### flow/design.v
`timescale 1ns / 1ps
module BCD_to_decimal(
input a,
input b,
input c,
input d,
output y0,y1,y2,y3,y4,y5,y6,y7,y8,y9
    );
    assign y0=a|b|c|d;
    assign y1=(a|b|c|(~d));
    assign y2=b|d|(~c);
    assign y3=b|(~c)|(~d);
    assign y4=c|(~b)|d;
    assign y5=c|(~b)|(~d);
    assign y6=(~b)|(~c)|d;
    assign y7=(~b)|(~c)|(~d);
    assign y8=(~a)|d;
    assign y9=(~a)|(~d);
endmodule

*TASK*:
How many lines of the entries above include the word "assign"? Reply with the number alone.

*WRITTEN SOLUTION*:
10